I think of someone when my nose gets the sea. Across the dark blue we can scan a leg of saipan and lao lao and off to the end the little shape of forbidden island. They point out some of the buildings they see. I’m drawn to how the water’s all shallow up front and lapping against our zorries and shoes but in a not too far distance, it just drops, all the shallowness drops and opens to a dark ocean with many mean waves rising and crashing and swallowed down. It’s right there. The ocean.

“This is Dan Dan beach,” Cabrera says, and I’ve never been here before.

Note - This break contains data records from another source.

Source: an optimization exercise on an open RTL-to-GDS flow (aim: small area and a short achievable clock period). Production flows keep margins and buffers that such runs may drop. The RTL was checked by simulation tests, not by an equivalence proof against the original design. Power is estimated from default activity; no workload was simulated.

==> inputs of lagoon <==
==> flow/design.v <==
package rf_pkg;
    localparam int DefDataW = 32;
    localparam int DefAddrW = 5;
    localparam logic [DefDataW-1:0] ZeroWord = '0;
    function automatic integer slice_lo(input integer idx, input integer w);
        slice_lo = idx * w;
    endfunction
endpackage
module rf_scoreboard
#(
    parameter int ADDR_W  = rf_pkg::DefAddrW,
    parameter int NUM_RD  = 3,
    parameter int NUM_WR  = 2,
    parameter bit ZERO_R0 = 1'b1
) (
    input  logic                     clk,
    input  logic                     rst,
    input  logic                     alloc_en,
    input  logic [ADDR_W-1:0]        alloc_addr,
    output logic                     alloc_ok,
    input  logic [NUM_WR-1:0]        wr_en,
    input  logic [NUM_WR*ADDR_W-1:0] waddr,
    input  logic [NUM_RD-1:0]        re,
    input  logic [NUM_RD*ADDR_W-1:0] raddr,
    output logic [NUM_RD-1:0]        rrdy,
    output logic [ADDR_W:0]          pend_cnt
);
    localparam int Depth = 2 ** ADDR_W;
    logic [Depth-1:0]  pending;
    logic [Depth-1:0]  clr;
    logic [Depth-1:0]  set;
    logic [Depth-1:0]  pend_nxt;
    logic [ADDR_W:0]   cnt_nxt;
    logic              alloc_zero;
    logic [ADDR_W-1:0] ra [NUM_RD];
    always_comb begin
        clr = '0;
        for (int i = 0; i < NUM_WR; i++)
            if (wr_en[i]) clr[waddr[i * ADDR_W +: ADDR_W]] = 1'b1;
        alloc_zero = ZERO_R0 && alloc_addr == '0;
        alloc_ok = !rst && alloc_en && (alloc_zero || !pending[alloc_addr] || clr[alloc_addr]);
        set = '0;
        set[alloc_addr] = alloc_ok && !alloc_zero;
        pend_nxt = rst ? '0 : (pending & ~clr) | set;
        cnt_nxt = '0;
        for (int a = 0; a < Depth; a++)
            cnt_nxt = cnt_nxt + (ADDR_W+1)'(pend_nxt[a]);
        for (int k = 0; k < NUM_RD; k++) begin
            ra[k] = raddr[k * ADDR_W +: ADDR_W];
            rrdy[k] = !rst && (!re[k] || (ZERO_R0 && ra[k] == '0) || !pending[ra[k]] || clr[ra[k]]);
        end
    end
    always_ff @(posedge clk) begin
        pending  <= pend_nxt;
        pend_cnt <= cnt_nxt;
    end
endmodule
module regfile_sb
#(
    parameter int DATA_W  = rf_pkg::DefDataW,
    parameter int ADDR_W  = rf_pkg::DefAddrW,
    parameter int NUM_RD  = 3,
    parameter int NUM_WR  = 2,
    parameter bit ZERO_R0 = 1'b1
) (
    input  logic                     clk,
    input  logic                     rst,
    input  logic                     alloc_en,
    input  logic [ADDR_W-1:0]        alloc_addr,
    output logic                     alloc_ok,
    input  logic [NUM_WR-1:0]        we,
    input  logic [NUM_WR*ADDR_W-1:0] waddr,
    input  logic [NUM_WR*DATA_W-1:0] wdata,
    input  logic [NUM_RD-1:0]        re,
    input  logic [NUM_RD*ADDR_W-1:0] raddr,
    output logic [NUM_RD*DATA_W-1:0] rdata,
    output logic [NUM_RD-1:0]        rrdy,
    output logic [ADDR_W:0]          pend_cnt
);
    localparam int Depth = 2 ** ADDR_W;
    logic [DATA_W-1:0] regs [Depth];
    logic [ADDR_W-1:0] wa [NUM_WR];
    logic [DATA_W-1:0] wd [NUM_WR];
    logic [NUM_WR-1:0] wr_eff;
    logic [ADDR_W-1:0] ra [NUM_RD];
    logic [DATA_W-1:0] rd [NUM_RD];
    always_comb begin
        for (int i = 0; i < NUM_WR; i++) begin
            wa[i] = waddr[i * ADDR_W +: ADDR_W];
            wd[i] = wdata[i * DATA_W +: DATA_W];
            wr_eff[i] = we[i] && !rst && !(ZERO_R0 && wa[i] == '0);
        end
    end
    always_ff @(posedge clk) begin
        if (rst) begin
            for (int a = 0; a < Depth; a++) regs[a] <= '0;
        end else begin
            for (int i = 0; i < NUM_WR; i++)
                if (wr_eff[i]) regs[wa[i]] <= wd[i];
        end
    end
    always_comb begin
        rdata = '0;
        for (int k = 0; k < NUM_RD; k++) begin
            ra[k] = raddr[k * ADDR_W +: ADDR_W];
            rd[k] = regs[ra[k]];
            for (int i = 0; i < NUM_WR; i++)
                if (wr_eff[i] && wa[i] == ra[k]) rd[k] = wd[i];
            rdata[k * DATA_W +: DATA_W] =
                (rst || !re[k] || (ZERO_R0 && ra[k] == '0)) ? DATA_W'(rf_pkg::ZeroWord) : rd[k];
        end
    end
    rf_scoreboard #(
        .ADDR_W (ADDR_W),
        .NUM_RD (NUM_RD),
        .NUM_WR (NUM_WR),
        .ZERO_R0(ZERO_R0)
    ) u_sb (
        .clk       (clk),
        .rst       (rst),
        .alloc_en  (alloc_en),
        .alloc_addr(alloc_addr),
        .alloc_ok  (alloc_ok),
        .wr_en     (wr_eff),
        .waddr     (waddr),
        .re        (re),
        .raddr     (raddr),
        .rrdy      (rrdy),
        .pend_cnt  (pend_cnt)
    );
endmodule
==> flow/run.sh <==
#!/bin/bash
# synth_recipe.tcl (not shown) runs the flow's synth.tcl, then flattens the netlist and writes it again
# the make line also repeats each setting of config.mk as NAME=value (left out here)
make -C /OpenROAD-flow-scripts/flow DESIGN_CONFIG=/design/flow/config.mk WORK_HOME=/design/flow/orfs CLKGATE_MAP_FILE= SYNTH_SCRIPT=/design/flow/synth_recipe.tcl finish
==> flow/config.mk <==
export PLATFORM = sky130hd
export DESIGN_NAME = regfile_sb
export DESIGN_NICKNAME = regfile_sb
export VERILOG_FILES = /design/flow/design.v
export SDC_FILE = /design/flow/constraint.sdc
export NUM_CORES = 4
export LEC_CHECK = 0
export CAP_MARGIN = 20
export CORE_MARGIN = 2
export CORE_UTILIZATION = 40
export SLEW_MARGIN = 20
==> flow/constraint.sdc <==
create_clock -name core_clock -period 9.5 [get_ports {clk}]
set_input_delay 1.9000 -clock core_clock [delete_from_list [all_inputs] [get_ports {clk}]]
set_output_delay 1.9000 -clock core_clock [all_outputs]
set_load 0.01 [all_outputs]
==> nickel: changes against lagoon <==
--- a/flow/design.v
+++ b/flow/design.v
@@ -31,26 +31,37 @@
     logic [Depth-1:0]  set;
-    logic [Depth-1:0]  pend_nxt;
-    logic [ADDR_W:0]   cnt_nxt;
-    logic              alloc_zero;
-    logic [ADDR_W-1:0] ra [NUM_RD];
-    always_comb begin
-        clr = '0;
-        for (int i = 0; i < NUM_WR; i++)
-            if (wr_en[i]) clr[waddr[i * ADDR_W +: ADDR_W]] = 1'b1;
-        alloc_zero = ZERO_R0 && alloc_addr == '0;
-        alloc_ok = !rst && alloc_en && (alloc_zero || !pending[alloc_addr] || clr[alloc_addr]);
-        set = '0;
-        set[alloc_addr] = alloc_ok && !alloc_zero;
-        pend_nxt = rst ? '0 : (pending & ~clr) | set;
-        cnt_nxt = '0;
-        for (int a = 0; a < Depth; a++)
-            cnt_nxt = cnt_nxt + (ADDR_W+1)'(pend_nxt[a]);
-        for (int k = 0; k < NUM_RD; k++) begin
-            ra[k] = raddr[k * ADDR_W +: ADDR_W];
-            rrdy[k] = !rst && (!re[k] || (ZERO_R0 && ra[k] == '0) || !pending[ra[k]] || clr[ra[k]]);
+    logic [ADDR_W-1:0] wa0, wa1;
+    logic              alloc_zero, alloc_hitw, alloc_pend, inc, dec0, dec1;
+    assign wa0 = waddr[0 +: ADDR_W];
+    assign wa1 = waddr[ADDR_W +: ADDR_W];
+    assign alloc_zero = (alloc_addr == '0);
+    assign alloc_hitw = (wr_en[0] && wa0 == alloc_addr) || (wr_en[1] && wa1 == alloc_addr);
+    assign alloc_pend = pending[alloc_addr];
+    assign alloc_ok   = !rst && alloc_en && (alloc_zero || !alloc_pend || alloc_hitw);
+    genvar a, k;
+    generate
+        assign pending[0] = 1'b0;
+        assign clr[0] = 1'b0;
+        assign set[0] = 1'b0;
+        for (a = 1; a < Depth; a++) begin : g_pend
+            logic p;
+            assign clr[a] = (wr_en[0] && wa0 == a) || (wr_en[1] && wa1 == a);
+            assign set[a] = alloc_ok && (alloc_addr == a);
+            always_ff @(posedge clk)
+                p <= !rst && ((p && !clr[a]) || set[a]);
+            assign pending[a] = p;
         end
-    end
+        for (k = 0; k < NUM_RD; k++) begin : g_rdy
+            logic [ADDR_W-1:0] ra;
+            assign ra = raddr[k * ADDR_W +: ADDR_W];
+            assign rrdy[k] = !rst && (!re[k] || ra == '0 || !pending[ra] ||
+                                      (wr_en[0] && wa0 == ra) || (wr_en[1] && wa1 == ra));
+        end
+    endgenerate
+    assign inc  = alloc_ok && !alloc_zero && !alloc_pend;
+    assign dec0 = wr_en[0] && pending[wa0] && !(alloc_ok && alloc_addr == wa0);
+    assign dec1 = wr_en[1] && pending[wa1] && !(alloc_ok && alloc_addr == wa1) &&
+                  !(wr_en[0] && wa0 == wa1);
     always_ff @(posedge clk) begin
-        pending  <= pend_nxt;
-        pend_cnt <= cnt_nxt;
+        if (rst) pend_cnt <= '0;
+        else     pend_cnt <= pend_cnt + (ADDR_W+1)'(inc) - (ADDR_W+1)'(dec0) - (ADDR_W+1)'(dec1);
     end
==> results.txt <==
Between nickel and lagoon, the lower sequential share of layout area is in lagoon (gap 2.5 points).
Between nickel and lagoon, the lower global-route usage is in nickel (gap 3.5 points).
Of lagoon and nickel, lagoon has the higher sequential cell count (gap 1).
Critical path depth: nickel is lower than lagoon (20).
Of nickel and lagoon, nickel has the higher fmax (gap about 9%, measured against lagoon).
Against lagoon, the via count of nickel is lower by 22%.
Of lagoon and nickel, lagoon has the higher synthesized area (gap about 6%, measured against nickel).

We took some turns around the little roads and houses and around Dan Dan and beside the street where the Browns used to live was a dirt road leading into this poorass junkyard. Joel asked if this was private property. Cabrera goes, “Ya, but I’ve been here since I was like…”

It doesn’t look to nice, dirt road, puddles and goats in fences and Joel goes, “OH, did you see that a deer!” I didn’t see it. It must’ve been behind a fence or in that mound of dirt we pass. We passed old blue garbage bins and all sorts of rust. We see a house, and beyond it I see blue. It’s concrete and gray. I wouldn’t like the junkyard scenery living here, I think, and then we stop at some boonies. And I don’t know why. When we get out, I see that there’s a trail. I’m thinking, Hmm, I’ve never been here before.

On we went and it goes down, not to steep. Me and Joel get a smile out of it. It’s new to us. Cabrera the trailblazer gets down ahead. I like the leaves. I ask Joel the trees names. He doesn’t know. The leaves are brown and long and curl inward to give this oval shape. A leaf hugging itself. They are the floor we walk on. Joel tells me to stay clear from any spots that are clear of leaves. He says that’s the spirit spot or something. He mentions taotaomona.

The hike down is made up of limestone rocks against the steeper drops. Ropes lay draped on them. We go down a couple of those steep spots, and one last final one before the jungle’s not overhead and were walking along high grass and there you go: beach.

It’s beautiful, like I said. And there’s trash everywhere. Like colorful assortments and layers washed up against the beach, zorries, rope, bottles, cans, they’re on every inch. It doesn’t bother too much since we’re just visiting. With it gone, the beach would be the place…cos I like how the crabs crawl all over, Joel jokes they’re making him dizzy with motion sickness, he’s crouching at different spots and angles working his camera. I’m so dumb and prettyboy that I’m wearing jeans and my vneck and nike dunks. But like I said, I breathe the sea in. It’s hot out.

Let me tell you more. The beach is pretty small and the sand disappears around some jutting rock. It shrinks out on both sides. One of the rocks looks like Old man by the sea. I don’t see it. But Joel ever observant sees that, and goes, “You can see the nose sort of and mouth…”

I like the beach and get in a little fantasy of coming back here with a troop of youth with plastic bags and working it till it’s just white sand and crabs. What’s special is how the rock cliff goes along atop the beach. Before it bends out and traps the sand, it sits and is sort of smoothed out at the bottom into white bumpy seats where you’d lean on or sit down under a good shadow, and watch our ocean.

I think Dang we need a beach clean up.